Everywhere you look, complex financial products are being stripped down, retooled and repackaged.
Often it's the same people dismantling these complex financial products who built them in the first place but I suppose that's a good thing - they should at least know where all the bodies are buried.
New Zealand hasn't been hit quite as much as Australia with overly-engineered financial products. The Sydney Morning Herald's Michael West has been doing a great job of detailing the excesses of MFS and the like (see his latest expose of Rubicon).
West's information is after the fact, of course, and not much use to those with money tied up in the various entities - but it is interesting.
New Zealand has its own complexities to unwind, however.

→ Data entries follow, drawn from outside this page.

## src/rtl/core/proportional_word_wrap_core_assert.svh

```systemverilog
// ----------------------------------------------------------------------------
// proportional_word_wrap_core_assert.svh
// Assertion macros for the proportional word wrap core.
// ----------------------------------------------------------------------------
`ifndef PROPORTIONAL_WORD_WRAP_CORE_ASSERT_SVH
`define PROPORTIONAL_WORD_WRAP_CORE_ASSERT_SVH

// Same-cycle implication, disabled while reset is asserted
`define PWW_ASSERT_NOW(lbl, ante, cons, msg) \
    lbl: assert property (@(posedge clk) disable iff (!rst_n) (ante) |-> (cons)) \
        else $error(msg);

// Next-cycle implication, disabled while reset is asserted
`define PWW_ASSERT_NEXT(lbl, ante, cons, msg) \
    lbl: assert property (@(posedge clk) disable iff (!rst_n) (ante) |=> (cons)) \
        else $error(msg);

`endif

```

## src/rtl/core/pww_pkg.sv

```systemverilog
// ----------------------------------------------------------------------------
// pww_pkg
// Shared constants, character codes and glyph width table for the
// proportional word wrap core.
// ----------------------------------------------------------------------------
package pww_pkg;

    localparam int WORD_MAX_DEF = 32;
    localparam int POS_W        = 16;
    localparam int CHAR_W       = 8;
    localparam int GLYPH_W      = 4;

    localparam logic [POS_W-1:0] LINE_WIDTH_RST = 16'd226;
    localparam logic [POS_W-1:0] POS_SAT        = 16'hFFFF;

    // Special character codes
    localparam logic [CHAR_W-1:0] CH_NUL   = 8'd0;
    localparam logic [CHAR_W-1:0] CH_TAB   = 8'd9;
    localparam logic [CHAR_W-1:0] CH_LF    = 8'd10;
    localparam logic [CHAR_W-1:0] CH_CR    = 8'd13;
    localparam logic [CHAR_W-1:0] CH_SPACE = 8'd32;

    typedef logic [GLYPH_W-1:0] glyph_w_t;
    typedef logic [POS_W-1:0]   pos_t;
    typedef logic [CHAR_W-1:0]  char_t;

    // Pixel width of each glyph, indexed by the low 7 bits of the byte
    localparam glyph_w_t PIX_WIDTH [128] = '{
        4'd0, 4'd8, 4'd0, 4'd0, 4'd0, 4'd0, 4'd8, 4'd8,
        4'd8, 4'd6, 4'd8, 4'd8, 4'd8, 4'd0, 4'd8, 4'd8,
        4'd8, 4'd8, 4'd8, 4'd8, 4'd8, 4'd8, 4'd8, 4'd8,
        4'd8, 4'd8, 4'd8, 4'd8, 4'd8, 4'd8, 4'd8, 4'd8,
        4'd3, 4'd4, 4'd5, 4'd9, 4'd7, 4'd10, 4'd8, 4'd3,
        4'd6, 4'd6, 4'd7, 4'd8, 4'd4, 4'd7, 4'd3, 4'd6,
        4'd7, 4'd7, 4'd7, 4'd7, 4'd7, 4'd7, 4'd7, 4'd7,
        4'd7, 4'd7, 4'd3, 4'd4, 4'd5, 4'd7, 4'd5, 4'd7,
        4'd9, 4'd6, 4'd7, 4'd6, 4'd7, 4'd6, 4'd6, 4'd6,
        4'd7, 4'd4, 4'd6, 4'd7, 4'd6, 4'd9, 4'd7, 4'd6,
        4'd7, 4'd6, 4'd7, 4'd6, 4'd6, 4'd7, 4'd6, 4'd10,
        4'd6, 4'd6, 4'd6, 4'd5, 4'd5, 4'd5, 4'd5, 4'd7,
        4'd4, 4'd5, 4'd6, 4'd5, 4'd5, 4'd5, 4'd4, 4'd5,
        4'd6, 4'd4, 4'd5, 4'd6, 4'd4, 4'd9, 4'd6, 4'd5,
        4'd6, 4'd5, 4'd6, 4'd5, 4'd4, 4'd6, 4'd6, 4'd8,
        4'd6, 4'd6, 4'd5, 4'd5, 4'd4, 4'd5, 4'd7, 4'd0
    };

    // Glyph width of a byte; the top bit is ignored
    function automatic glyph_w_t glyph_width(input char_t c);
        return PIX_WIDTH[c[6:0]];
    endfunction

endpackage

```

## src/rtl/core/proportional_word_wrap_core.sv

```systemverilog
// ----------------------------------------------------------------------------
// proportional_word_wrap_core
// Greedy word wrap of a byte stream for a proportional font.
// ----------------------------------------------------------------------------
// Usage:
//   Input bytes arrive on in_valid/in_ready/in_char, one byte per beat.
//   Output bytes leave on out_valid/out_ready with out_char, out_last
//   (last beat caused by an input byte) and word_overflow (wrap decision
//   taken on a truncated word). cfg_wr_en/cfg_wr_data set line_width;
//   write it only while the core is idle.
// Timing:
//   A space that only becomes pending is taken in S_IDLE alone. A byte that
//   goes straight through passes S_EMITC; one held into the word buffer,
//   S_ADDW. A byte that ends a held word passes S_DECIDE for the space or
//   newline decision, S_SPADD when the space is kept, S_RD and S_WEMIT per
//   held byte (a registered read of the word store, a pass through the shared
//   saturating adder), S_FIN for the flush and S_EMITC if the byte is sent.
//   One output register decouples the receiver; while out_ready is low the
//   sequencer holds and in_ready stays low until the byte is finished.
// Reset:
//   rst_n clears position, pending space, word length and output valid, and
//   sets line_width to 226. The word store needs no clearing.
// ----------------------------------------------------------------------------
module proportional_word_wrap_core
    import pww_pkg::*;
#(
    parameter int WORD_MAX = WORD_MAX_DEF
) (
    input  logic        clk,
    input  logic        rst_n,
    input  logic        in_valid,
    output logic        in_ready,
    input  logic [7:0]  in_char,
    output logic        out_valid,
    input  logic        out_ready,
    output logic [7:0]  out_char,
    output logic        out_last,
    output logic        word_overflow,
    input  logic        cfg_wr_en,
    input  logic [15:0] cfg_wr_data
);

    `include "proportional_word_wrap_core_assert.svh"

    localparam int ADDR_W = (WORD_MAX > 1) ? $clog2(WORD_MAX) : 1;
    localparam int LEN_W  = $clog2(WORD_MAX + 1);
    localparam logic [LEN_W-1:0] LEN_FULL = LEN_W'(WORD_MAX);

    typedef enum logic [2:0] {
        S_IDLE,
        S_ADDW,
        S_DECIDE,
        S_SPADD,
        S_RD,
        S_WEMIT,
        S_FIN,
        S_EMITC
    } state_t;

    state_t            state_reg, state_next;
    char_t             char_reg, char_next;
    logic              ovf_reg, ovf_next;
    pos_t              line_pos_reg, line_pos_next;
    pos_t              line_width_reg, line_width_next;
    logic              pending_reg, pending_next;
    logic [LEN_W-1:0]  word_len_reg, word_len_next;
    pos_t              word_pix_reg, word_pix_next;
    logic [ADDR_W-1:0] idx_reg, idx_next;
    logic              out_valid_reg, out_valid_next;
    char_t             out_char_reg, out_char_next;
    logic              out_last_reg, out_last_next;
    logic              out_ovf_reg, out_ovf_next;

    char_t  in_c;
    char_t  rd_data;
    logic   mem_wr_en;
    logic   mem_rd_en;
    pos_t   alu_a;
    pos_t   alu_b;
    pos_t   alu_sum;
    logic   alu_reach;
    logic   slot_free;
    logic   char_is_space;
    logic   char_is_break;
    logic   last_idx;
    logic   emit;
    char_t  emit_char;
    logic   emit_last;
    logic   emit_ovf;

    // Held word store
    pww_word_mem #(
        .WORD_MAX (WORD_MAX),
        .ADDR_W   (ADDR_W)
    ) u_word_mem (
        .clk     (clk),
        .wr_en   (mem_wr_en),
        .wr_addr (word_len_reg[ADDR_W-1:0]),
        .wr_data (char_reg),
        .rd_en   (mem_rd_en),
        .rd_addr (idx_reg),
        .rd_data (rd_data)
    );

    // Shared saturating adder / width compare
    pww_sat_add u_sat_add (
        .a       (alu_a),
        .b       (alu_b),
        .limit   (line_width_reg),
        .sum_sat (alu_sum),
        .reach   (alu_reach)
    );

    assign in_c          = (in_char == CH_TAB) ? CH_SPACE : in_char;
    assign char_is_space = (char_reg == CH_SPACE);
    assign char_is_break = (char_reg == CH_LF) || (char_reg == CH_CR) ||
                           (char_reg == CH_NUL);
    assign last_idx      = ((LEN_W'(idx_reg) + LEN_W'(1)) == word_len_reg);
    assign slot_free     = !out_valid_reg || out_ready;
    assign in_ready      = (state_reg == S_IDLE);

    // Adder operand select per sequencer step
    always_comb
    begin
        alu_a = line_pos_reg;
        alu_b = POS_W'(glyph_width(char_reg));
        unique case (state_reg)
            S_ADDW:
            begin
                alu_a = word_pix_reg;
            end
            S_DECIDE:
            begin
                alu_b = word_pix_reg;
            end
            S_SPADD:
            begin
                alu_b = POS_W'(glyph_width(CH_SPACE));
            end
            S_WEMIT:
            begin
                alu_b = POS_W'(glyph_width(rd_data));
            end
            default:
            begin
                alu_b = POS_W'(glyph_width(char_reg));
            end
        endcase
    end

    // Sequencer
    always_comb
    begin
        state_next      = state_reg;
        char_next       = char_reg;
        ovf_next        = ovf_reg;
        line_pos_next   = line_pos_reg;
        line_width_next = cfg_wr_en ? cfg_wr_data : line_width_reg;
        pending_next    = pending_reg;
        word_len_next   = word_len_reg;
        word_pix_next   = word_pix_reg;
        idx_next        = idx_reg;
        mem_wr_en       = 1'b0;
        mem_rd_en       = 1'b0;
        emit            = 1'b0;
        emit_char       = char_reg;
        emit_last       = 1'b0;
        emit_ovf        = 1'b0;

        unique case (state_reg)
            S_IDLE:
            begin
                if (in_valid)
                begin
                    char_next = in_c;
                    ovf_next  = 1'b0;
                    if (in_c == CH_SPACE)
                    begin
                        if (pending_reg)
                        begin
                            state_next = S_DECIDE;
                        end
                        else
                        begin
                            pending_next = 1'b1;
                        end
                    end
                    else if ((in_c == CH_LF) || (in_c == CH_CR) || (in_c == CH_NUL))
                    begin
                        state_next = pending_reg ? S_DECIDE : S_EMITC;
                    end
                    else if (pending_reg)
                    begin
                        if (word_len_reg >= LEN_FULL)
                        begin
                            ovf_next   = 1'b1;
                            state_next = S_DECIDE;
                        end
                        else
                        begin
                            state_next = S_ADDW;
                        end
                    end
                    else
                    begin
                        state_next = S_EMITC;
                    end
                end
            end

            // Append a byte to the held word
            S_ADDW:
            begin
                mem_wr_en     = 1'b1;
                word_pix_next = alu_sum;
                word_len_next = word_len_reg + LEN_W'(1);
                state_next    = S_IDLE;
            end

            // Space or newline for the pending space
            S_DECIDE:
            begin
                if (slot_free)
                begin
                    emit      = 1'b1;
                    emit_char = alu_reach ? CH_LF : CH_SPACE;
                    emit_last = (word_len_reg == '0) && char_is_space;
                    emit_ovf  = ovf_reg;
                    idx_next  = '0;
                    if (alu_reach)
                    begin
                        line_pos_next = '0;
                        state_next    = (word_len_reg == '0) ? S_FIN : S_RD;
                    end
                    else
                    begin
                        state_next = S_SPADD;
                    end
                end
            end

            S_SPADD:
            begin
                line_pos_next = alu_sum;
                state_next    = (word_len_reg == '0) ? S_FIN : S_RD;
            end

            S_RD:
            begin
                mem_rd_en  = 1'b1;
                state_next = S_WEMIT;
            end

            // Emit one held byte
            S_WEMIT:
            begin
                if (slot_free)
                begin
                    emit          = 1'b1;
                    emit_char     = rd_data;
                    emit_last     = last_idx && char_is_space;
                    line_pos_next = alu_sum;
                    if (last_idx)
                    begin
                        state_next = S_FIN;
                    end
                    else
                    begin
                        idx_next   = idx_reg + ADDR_W'(1);
                        state_next = S_RD;
                    end
                end
            end

            // Word flushed; a new space becomes the pending one
            S_FIN:
            begin
                word_len_next = '0;
                word_pix_next = '0;
                pending_next  = char_is_space;
                state_next    = char_is_space ? S_IDLE : S_EMITC;
            end

            // The byte itself, always the last beat
            S_EMITC:
            begin
                if (slot_free)
                begin
                    emit      = 1'b1;
                    emit_last = 1'b1;
                    if (char_is_break)
                    begin
                        line_pos_next = '0;
                    end
                    else
                    begin
                        line_pos_next = alu_sum;
                    end
                    if (char_reg == CH_NUL)
                    begin
                        pending_next  = 1'b0;
                        word_len_next = '0;
                        word_pix_next = '0;
                    end
                    state_next = S_IDLE;
                end
            end

            default:
            begin
                state_next = S_IDLE;
            end
        endcase
    end

    // Output register
    always_comb
    begin
        out_valid_next = out_valid_reg;
        out_char_next  = out_char_reg;
        out_last_next  = out_last_reg;
        out_ovf_next   = out_ovf_reg;
        if (emit)
        begin
            out_valid_next = 1'b1;
            out_char_next  = emit_char;
            out_last_next  = emit_last;
            out_ovf_next   = emit_ovf;
        end
        else if (out_ready)
        begin
            out_valid_next = 1'b0;
        end
    end

    // State and registered outputs
    always_ff @(posedge clk or negedge rst_n)
    begin
        if (!rst_n)
        begin
            state_reg      <= S_IDLE;
            char_reg       <= CH_NUL;
            ovf_reg        <= 1'b0;
            line_pos_reg   <= '0;
            line_width_reg <= LINE_WIDTH_RST;
            pending_reg    <= 1'b0;
            word_len_reg   <= '0;
            word_pix_reg   <= '0;
            idx_reg        <= '0;
            out_valid_reg  <= 1'b0;
            out_char_reg   <= CH_NUL;
            out_last_reg   <= 1'b0;
            out_ovf_reg    <= 1'b0;
        end
        else
        begin
            state_reg      <= state_next;
            char_reg       <= char_next;
            ovf_reg        <= ovf_next;
            line_pos_reg   <= line_pos_next;
            line_width_reg <= line_width_next;
            pending_reg    <= pending_next;
            word_len_reg   <= word_len_next;
            word_pix_reg   <= word_pix_next;
            idx_reg        <= idx_next;
            out_valid_reg  <= out_valid_next;
            out_char_reg   <= out_char_next;
            out_last_reg   <= out_last_next;
            out_ovf_reg    <= out_ovf_next;
        end
    end

    assign out_valid     = out_valid_reg;
    assign out_char      = out_char_reg;
    assign out_last      = out_last_reg;
    assign word_overflow = out_ovf_reg;

    // Checks
    `PWW_ASSERT_NOW(a_word_needs_space, word_len_reg != '0, pending_reg,
        "held word without a pending space")
    `PWW_ASSERT_NOW(a_word_len_bound, 1'b1, word_len_reg <= LEN_FULL,
        "held word length beyond buffer size")
    `PWW_ASSERT_NOW(a_ovf_on_decision, out_valid_reg && out_ovf_reg,
        (out_char_reg == CH_LF) || (out_char_reg == CH_SPACE),
        "overflow flag on a beat other than a wrap decision")
    `PWW_ASSERT_NEXT(a_fin_clears_word, state_reg == S_FIN, word_len_reg == '0,
        "held word not cleared after flush")

endmodule

```

## src/rtl/core/pww_word_mem.sv

```systemverilog
// ----------------------------------------------------------------------------
// pww_word_mem
// Held-word byte store: one write port, one read port with registered data.
// ----------------------------------------------------------------------------
module pww_word_mem
    import pww_pkg::*;
#(
    parameter int WORD_MAX = WORD_MAX_DEF,
    parameter int ADDR_W   = (WORD_MAX > 1) ? $clog2(WORD_MAX) : 1
) (
    input  logic              clk,
    input  logic              wr_en,
    input  logic [ADDR_W-1:0] wr_addr,
    input  char_t             wr_data,
    input  logic              rd_en,
    input  logic [ADDR_W-1:0] rd_addr,
    output char_t             rd_data
);

    char_t mem [WORD_MAX];
    char_t rd_data_reg;

    // Write port
    always_ff @(posedge clk)
    begin
        if (wr_en)
        begin
            mem[wr_addr] <= wr_data;
        end
    end

    // Read port, data held until the next read
    always_ff @(posedge clk)
    begin
        if (rd_en)
        begin
            rd_data_reg <= mem[rd_addr];
        end
    end

    assign rd_data = rd_data_reg;

endmodule

```

## src/rtl/core/pww_sat_add.sv

```systemverilog
// ----------------------------------------------------------------------------
// pww_sat_add
// Shared arithmetic unit: 16-bit saturating add plus compare of the
// unsaturated sum against the line width.
// ----------------------------------------------------------------------------
module pww_sat_add
    import pww_pkg::*;
(
    input  pos_t a,
    input  pos_t b,
    input  pos_t limit,
    output pos_t sum_sat,
    output logic reach
);

    logic [POS_W:0] sum;

    // One wide add feeding both the saturation and the compare
    assign sum     = {1'b0, a} + {1'b0, b};
    assign sum_sat = sum[POS_W] ? POS_SAT : sum[POS_W-1:0];
    assign reach   = (sum >= {1'b0, limit});

endmodule
```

This week, for example, we've seen a number of finance companies update the punters on their "restructuring plans" - Dorchester, St Laurence, Strategic, Hanover, to name a few.
Restructuring, in essence, is a conversation between management, trustees and regulators to change the rules. Oh yeah, there might be a few lawyers involved too.
But it's not just finance companies on the restructuring bandwagon.
For instance, late last month Guardian Trust announced a 35-day freeze on its CashPlus fund while it regorganised things to, it said, access the government guarantee on cash deposits.
What's amazing about the Guardian Trust story is that a so-called cash fund needed restructuring at all. Cash is, or should be, the simplest investment product of all - cash equals immediate availability of capital.
Guardian had plonked about 35% of its CashPlus fund into the (now-inaccessible) Guardian Mortgage Trust.
A better name for the fund would've been Cash (minus 35%). It wasn't a secret, though. The information was all there in the Guardian product disclosure statement - the one that hardly anybody reads.